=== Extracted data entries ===
□ □ □
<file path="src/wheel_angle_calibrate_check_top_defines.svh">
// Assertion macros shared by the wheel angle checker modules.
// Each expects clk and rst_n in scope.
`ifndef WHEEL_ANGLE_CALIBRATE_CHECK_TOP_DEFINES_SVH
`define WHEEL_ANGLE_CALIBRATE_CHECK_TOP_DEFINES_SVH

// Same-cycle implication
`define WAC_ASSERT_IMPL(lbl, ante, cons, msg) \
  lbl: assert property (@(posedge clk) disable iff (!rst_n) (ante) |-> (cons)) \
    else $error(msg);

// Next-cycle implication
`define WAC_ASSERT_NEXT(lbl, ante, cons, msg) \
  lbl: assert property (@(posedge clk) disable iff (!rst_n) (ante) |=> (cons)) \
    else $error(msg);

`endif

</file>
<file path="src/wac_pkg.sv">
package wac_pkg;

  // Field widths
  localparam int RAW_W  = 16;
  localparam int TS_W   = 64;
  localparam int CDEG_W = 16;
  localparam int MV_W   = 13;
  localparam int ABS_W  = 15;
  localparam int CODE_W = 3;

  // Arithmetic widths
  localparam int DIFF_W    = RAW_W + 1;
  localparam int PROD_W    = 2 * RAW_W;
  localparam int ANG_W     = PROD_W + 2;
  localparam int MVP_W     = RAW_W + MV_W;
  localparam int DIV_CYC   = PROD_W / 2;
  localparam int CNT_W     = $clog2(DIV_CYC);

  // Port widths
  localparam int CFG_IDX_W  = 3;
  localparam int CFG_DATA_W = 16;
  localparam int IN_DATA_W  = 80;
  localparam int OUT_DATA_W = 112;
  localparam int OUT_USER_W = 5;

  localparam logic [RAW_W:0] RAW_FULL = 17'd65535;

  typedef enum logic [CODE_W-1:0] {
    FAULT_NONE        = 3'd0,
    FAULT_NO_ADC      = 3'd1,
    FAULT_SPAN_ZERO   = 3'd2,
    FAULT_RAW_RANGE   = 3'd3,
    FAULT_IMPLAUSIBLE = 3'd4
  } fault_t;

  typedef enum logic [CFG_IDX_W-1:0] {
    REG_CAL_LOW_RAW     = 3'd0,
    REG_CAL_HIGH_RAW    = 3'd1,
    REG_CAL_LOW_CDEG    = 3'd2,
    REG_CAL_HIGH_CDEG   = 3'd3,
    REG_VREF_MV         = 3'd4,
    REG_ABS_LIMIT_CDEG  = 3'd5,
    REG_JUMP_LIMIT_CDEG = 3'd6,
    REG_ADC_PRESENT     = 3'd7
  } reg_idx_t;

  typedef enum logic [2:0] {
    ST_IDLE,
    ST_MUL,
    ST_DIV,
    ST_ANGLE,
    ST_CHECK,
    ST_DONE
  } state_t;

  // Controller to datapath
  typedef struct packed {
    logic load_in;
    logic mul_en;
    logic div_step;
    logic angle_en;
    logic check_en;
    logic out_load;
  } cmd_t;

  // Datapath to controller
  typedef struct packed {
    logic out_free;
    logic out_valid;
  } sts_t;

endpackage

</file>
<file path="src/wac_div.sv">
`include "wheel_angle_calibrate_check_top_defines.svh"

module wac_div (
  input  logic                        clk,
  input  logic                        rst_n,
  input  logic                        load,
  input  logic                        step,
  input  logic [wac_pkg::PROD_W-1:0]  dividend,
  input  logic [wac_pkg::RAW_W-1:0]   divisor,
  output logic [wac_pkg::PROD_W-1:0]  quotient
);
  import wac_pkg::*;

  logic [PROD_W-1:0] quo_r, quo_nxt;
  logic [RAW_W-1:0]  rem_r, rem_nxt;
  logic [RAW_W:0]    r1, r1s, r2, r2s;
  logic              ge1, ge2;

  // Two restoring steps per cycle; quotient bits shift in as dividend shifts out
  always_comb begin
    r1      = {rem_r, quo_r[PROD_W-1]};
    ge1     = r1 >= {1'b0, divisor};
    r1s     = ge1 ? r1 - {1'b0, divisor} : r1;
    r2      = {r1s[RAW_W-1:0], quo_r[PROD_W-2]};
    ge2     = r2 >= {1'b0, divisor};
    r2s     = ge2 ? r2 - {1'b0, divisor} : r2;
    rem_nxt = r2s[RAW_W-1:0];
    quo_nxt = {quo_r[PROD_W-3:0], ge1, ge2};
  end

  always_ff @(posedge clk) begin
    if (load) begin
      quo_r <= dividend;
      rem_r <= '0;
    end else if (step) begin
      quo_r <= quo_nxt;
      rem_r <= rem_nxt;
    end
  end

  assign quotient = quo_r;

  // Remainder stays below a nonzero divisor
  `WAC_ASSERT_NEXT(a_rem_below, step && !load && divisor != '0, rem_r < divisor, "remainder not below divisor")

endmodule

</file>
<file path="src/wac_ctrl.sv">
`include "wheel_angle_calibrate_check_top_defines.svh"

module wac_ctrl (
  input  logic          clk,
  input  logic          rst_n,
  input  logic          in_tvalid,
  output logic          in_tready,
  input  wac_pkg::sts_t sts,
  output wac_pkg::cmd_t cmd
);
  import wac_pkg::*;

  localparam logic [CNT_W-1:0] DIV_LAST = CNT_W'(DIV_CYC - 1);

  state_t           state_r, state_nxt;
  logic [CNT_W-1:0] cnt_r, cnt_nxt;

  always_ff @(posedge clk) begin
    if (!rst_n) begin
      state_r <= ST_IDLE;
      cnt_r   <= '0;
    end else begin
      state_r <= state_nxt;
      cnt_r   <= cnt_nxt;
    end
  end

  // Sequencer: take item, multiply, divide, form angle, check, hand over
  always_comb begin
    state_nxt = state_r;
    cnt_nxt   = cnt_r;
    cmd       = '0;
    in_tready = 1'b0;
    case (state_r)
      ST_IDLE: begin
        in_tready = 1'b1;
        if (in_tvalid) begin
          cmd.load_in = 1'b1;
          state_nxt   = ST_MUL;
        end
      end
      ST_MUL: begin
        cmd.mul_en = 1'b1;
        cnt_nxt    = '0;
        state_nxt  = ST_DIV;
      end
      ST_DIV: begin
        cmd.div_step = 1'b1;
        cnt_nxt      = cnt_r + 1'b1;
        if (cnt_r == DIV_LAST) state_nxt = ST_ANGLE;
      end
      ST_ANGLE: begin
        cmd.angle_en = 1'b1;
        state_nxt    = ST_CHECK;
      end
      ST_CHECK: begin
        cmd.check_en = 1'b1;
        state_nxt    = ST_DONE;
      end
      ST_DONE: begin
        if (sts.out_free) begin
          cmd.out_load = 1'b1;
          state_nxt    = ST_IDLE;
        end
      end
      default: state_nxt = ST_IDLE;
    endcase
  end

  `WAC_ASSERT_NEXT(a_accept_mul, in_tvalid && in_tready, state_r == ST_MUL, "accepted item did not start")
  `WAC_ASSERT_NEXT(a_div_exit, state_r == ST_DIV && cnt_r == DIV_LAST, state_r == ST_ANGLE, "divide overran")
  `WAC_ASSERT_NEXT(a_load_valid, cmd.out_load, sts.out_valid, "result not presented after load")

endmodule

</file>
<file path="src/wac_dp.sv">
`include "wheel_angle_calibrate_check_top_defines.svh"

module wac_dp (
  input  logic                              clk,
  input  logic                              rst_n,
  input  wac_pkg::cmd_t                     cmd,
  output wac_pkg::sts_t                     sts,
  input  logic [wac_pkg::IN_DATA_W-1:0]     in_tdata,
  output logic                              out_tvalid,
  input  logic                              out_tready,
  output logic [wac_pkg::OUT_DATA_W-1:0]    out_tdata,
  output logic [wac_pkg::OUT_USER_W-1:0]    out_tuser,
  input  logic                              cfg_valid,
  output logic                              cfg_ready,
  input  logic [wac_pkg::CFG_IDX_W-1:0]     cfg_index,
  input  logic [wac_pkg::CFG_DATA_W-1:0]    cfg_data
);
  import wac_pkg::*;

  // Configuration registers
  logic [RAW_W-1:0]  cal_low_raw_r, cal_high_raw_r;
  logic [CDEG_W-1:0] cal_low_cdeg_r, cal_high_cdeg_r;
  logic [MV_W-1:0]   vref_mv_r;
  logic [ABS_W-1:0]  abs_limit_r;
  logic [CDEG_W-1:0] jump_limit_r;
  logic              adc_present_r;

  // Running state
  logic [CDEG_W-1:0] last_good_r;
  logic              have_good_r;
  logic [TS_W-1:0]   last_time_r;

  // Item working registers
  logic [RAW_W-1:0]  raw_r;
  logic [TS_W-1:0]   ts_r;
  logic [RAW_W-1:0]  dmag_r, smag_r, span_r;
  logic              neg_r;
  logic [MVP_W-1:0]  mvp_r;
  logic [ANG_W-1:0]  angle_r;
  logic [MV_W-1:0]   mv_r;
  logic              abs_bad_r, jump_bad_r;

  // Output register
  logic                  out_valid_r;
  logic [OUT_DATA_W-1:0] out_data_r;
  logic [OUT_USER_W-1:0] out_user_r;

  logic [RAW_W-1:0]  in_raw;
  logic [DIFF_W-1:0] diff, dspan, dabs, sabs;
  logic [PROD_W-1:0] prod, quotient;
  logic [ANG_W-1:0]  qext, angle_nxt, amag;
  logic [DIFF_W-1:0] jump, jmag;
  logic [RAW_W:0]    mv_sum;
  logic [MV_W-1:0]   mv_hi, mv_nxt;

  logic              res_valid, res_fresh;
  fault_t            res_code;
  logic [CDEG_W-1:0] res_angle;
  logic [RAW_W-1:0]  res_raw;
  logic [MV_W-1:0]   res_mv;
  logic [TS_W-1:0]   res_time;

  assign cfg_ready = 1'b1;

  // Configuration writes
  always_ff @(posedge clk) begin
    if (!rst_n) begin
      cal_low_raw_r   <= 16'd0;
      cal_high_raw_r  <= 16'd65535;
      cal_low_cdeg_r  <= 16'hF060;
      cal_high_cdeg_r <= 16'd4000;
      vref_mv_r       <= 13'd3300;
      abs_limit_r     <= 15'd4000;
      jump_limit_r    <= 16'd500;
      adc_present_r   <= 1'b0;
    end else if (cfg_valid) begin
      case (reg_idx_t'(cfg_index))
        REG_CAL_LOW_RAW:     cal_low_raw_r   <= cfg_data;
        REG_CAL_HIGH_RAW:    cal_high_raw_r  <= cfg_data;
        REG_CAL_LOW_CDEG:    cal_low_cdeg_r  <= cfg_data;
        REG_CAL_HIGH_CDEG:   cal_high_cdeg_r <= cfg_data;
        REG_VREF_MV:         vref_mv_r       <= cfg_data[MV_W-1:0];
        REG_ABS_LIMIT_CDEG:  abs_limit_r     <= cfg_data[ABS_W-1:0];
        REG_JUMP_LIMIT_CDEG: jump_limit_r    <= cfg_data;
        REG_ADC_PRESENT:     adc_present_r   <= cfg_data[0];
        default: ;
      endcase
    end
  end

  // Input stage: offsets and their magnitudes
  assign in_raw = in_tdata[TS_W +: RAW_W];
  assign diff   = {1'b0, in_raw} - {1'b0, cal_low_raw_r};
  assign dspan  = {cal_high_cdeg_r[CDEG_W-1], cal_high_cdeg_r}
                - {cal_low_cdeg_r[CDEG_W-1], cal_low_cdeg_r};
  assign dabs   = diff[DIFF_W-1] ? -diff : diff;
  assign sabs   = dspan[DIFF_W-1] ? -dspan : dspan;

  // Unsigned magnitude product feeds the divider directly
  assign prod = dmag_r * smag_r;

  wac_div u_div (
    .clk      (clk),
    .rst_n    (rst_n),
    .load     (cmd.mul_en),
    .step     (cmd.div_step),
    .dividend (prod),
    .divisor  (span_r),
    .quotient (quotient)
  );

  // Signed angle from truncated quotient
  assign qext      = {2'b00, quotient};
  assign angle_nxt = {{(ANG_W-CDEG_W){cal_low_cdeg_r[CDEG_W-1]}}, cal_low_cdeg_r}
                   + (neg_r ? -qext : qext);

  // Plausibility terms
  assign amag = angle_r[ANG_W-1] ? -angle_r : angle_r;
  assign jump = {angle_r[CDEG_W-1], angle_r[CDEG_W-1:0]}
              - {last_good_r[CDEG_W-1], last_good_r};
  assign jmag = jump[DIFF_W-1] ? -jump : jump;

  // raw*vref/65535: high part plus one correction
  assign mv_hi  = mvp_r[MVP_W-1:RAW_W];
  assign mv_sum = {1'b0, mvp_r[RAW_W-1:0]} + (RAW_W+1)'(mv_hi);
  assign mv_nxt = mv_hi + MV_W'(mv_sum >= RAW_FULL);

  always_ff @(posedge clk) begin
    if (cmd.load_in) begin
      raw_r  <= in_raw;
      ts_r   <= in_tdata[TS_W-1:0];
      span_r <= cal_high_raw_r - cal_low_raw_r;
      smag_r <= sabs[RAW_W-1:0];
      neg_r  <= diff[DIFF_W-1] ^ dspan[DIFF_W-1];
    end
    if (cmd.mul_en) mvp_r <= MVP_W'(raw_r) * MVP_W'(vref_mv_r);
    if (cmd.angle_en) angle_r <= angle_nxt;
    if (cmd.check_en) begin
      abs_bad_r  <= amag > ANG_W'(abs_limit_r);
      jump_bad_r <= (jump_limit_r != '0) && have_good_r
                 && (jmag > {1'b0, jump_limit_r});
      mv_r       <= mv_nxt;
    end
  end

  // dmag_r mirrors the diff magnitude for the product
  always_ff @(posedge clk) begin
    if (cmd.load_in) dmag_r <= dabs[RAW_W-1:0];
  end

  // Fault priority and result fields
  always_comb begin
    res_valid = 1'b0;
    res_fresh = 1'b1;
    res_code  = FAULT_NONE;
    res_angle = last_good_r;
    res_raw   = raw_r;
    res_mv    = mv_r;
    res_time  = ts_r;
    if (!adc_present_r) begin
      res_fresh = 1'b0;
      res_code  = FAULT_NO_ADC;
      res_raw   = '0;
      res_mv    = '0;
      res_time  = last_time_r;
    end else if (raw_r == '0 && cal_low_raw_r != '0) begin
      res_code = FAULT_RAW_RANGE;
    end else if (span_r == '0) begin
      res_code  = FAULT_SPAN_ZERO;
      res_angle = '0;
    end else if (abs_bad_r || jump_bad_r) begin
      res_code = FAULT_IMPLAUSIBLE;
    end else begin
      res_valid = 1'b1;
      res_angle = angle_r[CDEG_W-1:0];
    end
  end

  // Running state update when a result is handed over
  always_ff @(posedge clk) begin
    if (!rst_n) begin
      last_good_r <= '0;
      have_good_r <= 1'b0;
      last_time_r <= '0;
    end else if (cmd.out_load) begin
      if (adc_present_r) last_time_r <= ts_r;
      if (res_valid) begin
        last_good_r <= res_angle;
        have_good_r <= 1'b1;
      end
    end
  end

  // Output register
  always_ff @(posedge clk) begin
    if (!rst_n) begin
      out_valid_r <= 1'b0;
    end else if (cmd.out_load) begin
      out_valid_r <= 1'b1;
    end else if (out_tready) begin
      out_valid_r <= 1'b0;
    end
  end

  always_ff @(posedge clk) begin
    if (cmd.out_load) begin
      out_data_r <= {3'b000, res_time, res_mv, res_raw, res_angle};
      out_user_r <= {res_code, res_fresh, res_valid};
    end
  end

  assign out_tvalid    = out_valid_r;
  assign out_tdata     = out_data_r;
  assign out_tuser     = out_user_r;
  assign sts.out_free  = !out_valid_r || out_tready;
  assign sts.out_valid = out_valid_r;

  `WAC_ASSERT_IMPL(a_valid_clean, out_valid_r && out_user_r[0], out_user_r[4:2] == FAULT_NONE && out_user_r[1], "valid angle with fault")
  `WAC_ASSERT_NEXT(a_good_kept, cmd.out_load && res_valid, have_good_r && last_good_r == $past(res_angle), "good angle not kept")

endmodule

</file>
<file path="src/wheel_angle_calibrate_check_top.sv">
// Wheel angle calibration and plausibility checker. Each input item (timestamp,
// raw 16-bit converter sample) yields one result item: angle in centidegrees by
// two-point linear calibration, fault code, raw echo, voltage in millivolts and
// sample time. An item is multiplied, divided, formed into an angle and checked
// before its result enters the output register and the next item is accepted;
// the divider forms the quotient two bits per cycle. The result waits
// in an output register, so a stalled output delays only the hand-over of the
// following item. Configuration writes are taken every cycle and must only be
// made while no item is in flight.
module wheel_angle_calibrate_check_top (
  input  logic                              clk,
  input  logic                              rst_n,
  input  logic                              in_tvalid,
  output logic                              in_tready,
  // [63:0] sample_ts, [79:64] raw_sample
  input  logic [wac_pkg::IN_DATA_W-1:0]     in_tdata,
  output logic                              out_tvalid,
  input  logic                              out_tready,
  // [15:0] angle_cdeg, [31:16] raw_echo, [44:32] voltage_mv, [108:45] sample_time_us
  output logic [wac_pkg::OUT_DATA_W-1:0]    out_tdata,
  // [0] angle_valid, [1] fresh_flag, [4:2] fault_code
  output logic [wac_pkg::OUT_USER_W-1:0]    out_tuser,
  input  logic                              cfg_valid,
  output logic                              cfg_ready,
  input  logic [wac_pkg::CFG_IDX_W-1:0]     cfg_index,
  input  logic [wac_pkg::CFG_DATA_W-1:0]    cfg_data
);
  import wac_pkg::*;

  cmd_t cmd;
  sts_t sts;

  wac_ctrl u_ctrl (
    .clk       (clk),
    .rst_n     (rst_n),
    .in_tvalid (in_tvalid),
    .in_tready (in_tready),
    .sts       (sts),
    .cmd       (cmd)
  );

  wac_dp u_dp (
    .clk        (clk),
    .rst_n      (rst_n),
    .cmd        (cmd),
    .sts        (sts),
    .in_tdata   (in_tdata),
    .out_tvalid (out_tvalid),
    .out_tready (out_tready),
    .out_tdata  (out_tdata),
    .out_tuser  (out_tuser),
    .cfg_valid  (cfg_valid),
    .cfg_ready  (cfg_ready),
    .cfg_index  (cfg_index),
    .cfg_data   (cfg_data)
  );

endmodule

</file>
□ □ □
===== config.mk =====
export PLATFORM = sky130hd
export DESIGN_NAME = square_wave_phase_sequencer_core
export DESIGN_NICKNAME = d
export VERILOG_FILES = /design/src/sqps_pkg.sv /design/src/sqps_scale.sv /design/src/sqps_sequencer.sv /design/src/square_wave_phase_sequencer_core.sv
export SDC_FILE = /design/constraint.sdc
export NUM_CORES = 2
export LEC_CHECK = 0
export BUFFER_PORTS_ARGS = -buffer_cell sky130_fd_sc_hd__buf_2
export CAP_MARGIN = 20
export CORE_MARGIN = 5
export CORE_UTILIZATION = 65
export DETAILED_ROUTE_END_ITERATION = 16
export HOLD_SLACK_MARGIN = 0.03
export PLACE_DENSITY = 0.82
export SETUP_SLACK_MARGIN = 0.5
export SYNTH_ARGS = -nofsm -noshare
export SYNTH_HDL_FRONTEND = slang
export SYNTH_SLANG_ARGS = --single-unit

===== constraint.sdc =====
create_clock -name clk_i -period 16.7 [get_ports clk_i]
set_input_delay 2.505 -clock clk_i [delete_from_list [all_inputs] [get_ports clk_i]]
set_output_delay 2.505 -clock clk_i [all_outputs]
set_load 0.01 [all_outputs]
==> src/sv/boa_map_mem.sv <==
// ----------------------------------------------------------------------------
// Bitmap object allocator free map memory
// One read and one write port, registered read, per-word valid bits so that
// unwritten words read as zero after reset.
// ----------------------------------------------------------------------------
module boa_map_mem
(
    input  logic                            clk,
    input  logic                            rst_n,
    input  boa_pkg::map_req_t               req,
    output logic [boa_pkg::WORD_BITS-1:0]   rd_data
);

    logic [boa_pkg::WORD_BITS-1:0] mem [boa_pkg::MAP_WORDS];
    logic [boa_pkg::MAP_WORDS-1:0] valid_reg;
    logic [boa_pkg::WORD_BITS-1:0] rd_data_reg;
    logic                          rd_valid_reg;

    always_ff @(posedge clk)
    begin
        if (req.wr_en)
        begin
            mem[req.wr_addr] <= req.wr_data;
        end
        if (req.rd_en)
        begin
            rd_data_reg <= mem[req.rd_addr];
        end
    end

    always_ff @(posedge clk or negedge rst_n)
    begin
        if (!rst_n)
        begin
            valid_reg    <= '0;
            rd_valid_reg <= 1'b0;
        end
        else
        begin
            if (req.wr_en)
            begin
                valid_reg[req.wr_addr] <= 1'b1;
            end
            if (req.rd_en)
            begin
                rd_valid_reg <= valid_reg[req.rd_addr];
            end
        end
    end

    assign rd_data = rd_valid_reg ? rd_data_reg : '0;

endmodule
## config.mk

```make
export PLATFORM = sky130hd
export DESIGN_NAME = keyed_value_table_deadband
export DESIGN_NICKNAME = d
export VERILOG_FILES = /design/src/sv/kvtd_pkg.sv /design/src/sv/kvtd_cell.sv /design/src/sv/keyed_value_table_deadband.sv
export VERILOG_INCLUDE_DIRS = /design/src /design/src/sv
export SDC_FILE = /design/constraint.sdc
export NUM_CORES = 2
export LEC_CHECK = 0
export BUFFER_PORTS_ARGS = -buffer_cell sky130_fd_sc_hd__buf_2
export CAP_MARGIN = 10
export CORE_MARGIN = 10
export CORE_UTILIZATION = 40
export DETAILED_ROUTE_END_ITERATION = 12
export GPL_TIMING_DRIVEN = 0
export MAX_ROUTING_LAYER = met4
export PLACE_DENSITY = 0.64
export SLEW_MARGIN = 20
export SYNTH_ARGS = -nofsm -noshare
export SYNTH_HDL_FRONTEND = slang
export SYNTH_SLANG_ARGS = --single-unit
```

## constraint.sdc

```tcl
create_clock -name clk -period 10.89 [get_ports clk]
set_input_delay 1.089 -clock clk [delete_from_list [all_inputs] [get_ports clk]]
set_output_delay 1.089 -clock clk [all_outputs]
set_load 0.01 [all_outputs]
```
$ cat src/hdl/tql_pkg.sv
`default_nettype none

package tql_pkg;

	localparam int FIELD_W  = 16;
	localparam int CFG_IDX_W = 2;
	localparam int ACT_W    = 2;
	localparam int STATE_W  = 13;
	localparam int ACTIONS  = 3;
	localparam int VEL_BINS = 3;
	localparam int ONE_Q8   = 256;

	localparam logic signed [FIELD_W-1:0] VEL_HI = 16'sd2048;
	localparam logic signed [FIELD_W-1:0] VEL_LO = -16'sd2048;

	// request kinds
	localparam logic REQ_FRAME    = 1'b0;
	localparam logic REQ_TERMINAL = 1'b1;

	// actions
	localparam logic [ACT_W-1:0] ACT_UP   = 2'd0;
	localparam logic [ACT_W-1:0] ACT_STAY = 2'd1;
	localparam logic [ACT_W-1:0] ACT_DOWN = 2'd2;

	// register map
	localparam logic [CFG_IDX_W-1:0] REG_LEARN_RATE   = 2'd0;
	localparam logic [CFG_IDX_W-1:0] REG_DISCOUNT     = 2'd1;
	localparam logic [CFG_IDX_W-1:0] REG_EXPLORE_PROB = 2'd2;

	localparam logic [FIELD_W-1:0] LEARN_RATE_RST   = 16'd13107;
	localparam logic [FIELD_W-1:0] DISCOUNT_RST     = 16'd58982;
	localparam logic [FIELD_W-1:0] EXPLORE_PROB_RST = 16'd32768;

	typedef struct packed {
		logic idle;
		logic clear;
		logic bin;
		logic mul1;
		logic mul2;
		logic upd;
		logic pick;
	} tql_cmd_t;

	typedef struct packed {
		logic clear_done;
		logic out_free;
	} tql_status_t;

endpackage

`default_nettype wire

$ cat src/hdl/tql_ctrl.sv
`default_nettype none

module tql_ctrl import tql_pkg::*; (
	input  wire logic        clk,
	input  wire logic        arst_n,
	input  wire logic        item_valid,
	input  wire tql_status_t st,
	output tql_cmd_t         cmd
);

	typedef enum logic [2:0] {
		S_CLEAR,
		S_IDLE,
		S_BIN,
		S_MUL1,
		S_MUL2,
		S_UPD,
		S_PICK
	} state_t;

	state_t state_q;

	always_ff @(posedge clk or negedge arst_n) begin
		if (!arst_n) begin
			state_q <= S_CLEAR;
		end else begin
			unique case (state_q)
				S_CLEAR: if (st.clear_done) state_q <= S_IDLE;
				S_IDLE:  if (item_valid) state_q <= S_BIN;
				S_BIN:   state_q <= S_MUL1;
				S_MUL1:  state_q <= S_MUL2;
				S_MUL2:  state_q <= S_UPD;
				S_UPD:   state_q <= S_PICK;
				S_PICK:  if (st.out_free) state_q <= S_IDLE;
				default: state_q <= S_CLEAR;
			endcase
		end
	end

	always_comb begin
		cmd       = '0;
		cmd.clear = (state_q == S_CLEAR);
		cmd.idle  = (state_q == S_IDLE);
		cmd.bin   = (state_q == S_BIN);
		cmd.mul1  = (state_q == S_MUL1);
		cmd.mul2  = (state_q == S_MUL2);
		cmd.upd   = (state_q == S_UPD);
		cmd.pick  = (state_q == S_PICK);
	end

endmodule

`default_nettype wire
□ □ □
=== Aim of the exercise ===
Copy out every line of the records that the string "Each" appears in.

=== The completed task ===
// Each expects clk and rst_n in scope.
// Wheel angle calibration and plausibility checker. Each input item (timestamp,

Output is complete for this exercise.